==> src/rtl/crg_pkg.sv <==
package crg_pkg;

   // device time at or below this value means the clock is not synced yet
   localparam logic [31:0] SYNC_THRESHOLD = 32'd1000000000;
   localparam logic [31:0] WINDOW_RESET   = 32'd300;

   localparam logic [2:0] REASON_NONE      = 3'd0;
   localparam logic [2:0] REASON_STALE     = 3'd1;
   localparam logic [2:0] REASON_MALFORMED = 3'd2;
   localparam logic [2:0] REASON_REPLAYED  = 3'd3;
   localparam logic [2:0] REASON_BADSIG    = 3'd4;

   typedef struct packed {
      logic load;      // capture a new transaction
      logic diff_en;   // register the time difference
      logic stale_en;  // register the window compare
      logic rd_en;     // read one ring entry for the replay scan
      logic wr_en;     // record the nonce at the ring head
   } crg_cmd_type;

   typedef struct packed {
      logic stale;
      logic malformed;
      logic hit;
      logic sig_ok;
   } crg_status_type;

endpackage

==> src/rtl/crg_ram.sv <==
module crg_ram #(
   parameter int WIDTH = 128,
   parameter int DEPTH = 16,
   localparam int AW = (DEPTH > 1) ? $clog2(DEPTH) : 1
) (
   input  logic             clock,
   input  logic             wr_en,
   input  logic [AW-1:0]    wr_addr,
   input  logic [WIDTH-1:0] wr_data,
   input  logic             rd_en,
   input  logic [AW-1:0]    rd_addr,
   output logic [WIDTH-1:0] rd_data
);

   logic [WIDTH-1:0] mem_ff [DEPTH];
   logic [WIDTH-1:0] rd_data_ff;

   always_ff @(posedge clock) begin
      if (wr_en) begin
         mem_ff[wr_addr] <= wr_data;
      end
      if (rd_en) begin
         rd_data_ff <= mem_ff[rd_addr];
      end
   end

   assign rd_data = rd_data_ff;

endmodule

:: PROBLEM TO SOLVE ::
Print nothing but the lines from the one that contains "the ring head" to the final line of the data, both included, exactly as they read.

:: SOLUTION ::
      logic wr_en;     // record the nonce at the ring head
   } crg_cmd_type;

   typedef struct packed {
      logic stale;
      logic malformed;
      logic hit;
      logic sig_ok;
   } crg_status_type;

endpackage

==> src/rtl/crg_ram.sv <==
module crg_ram #(
   parameter int WIDTH = 128,
   parameter int DEPTH = 16,
   localparam int AW = (DEPTH > 1) ? $clog2(DEPTH) : 1
) (
   input  logic             clock,
   input  logic             wr_en,
   input  logic [AW-1:0]    wr_addr,
   input  logic [WIDTH-1:0] wr_data,
   input  logic             rd_en,
   input  logic [AW-1:0]    rd_addr,
   output logic [WIDTH-1:0] rd_data
);

   logic [WIDTH-1:0] mem_ff [DEPTH];
   logic [WIDTH-1:0] rd_data_ff;

   always_ff @(posedge clock) begin
      if (wr_en) begin
         mem_ff[wr_addr] <= wr_data;
      end
      if (rd_en) begin
         rd_data_ff <= mem_ff[rd_addr];
      end
   end

   assign rd_data = rd_data_ff;

endmodule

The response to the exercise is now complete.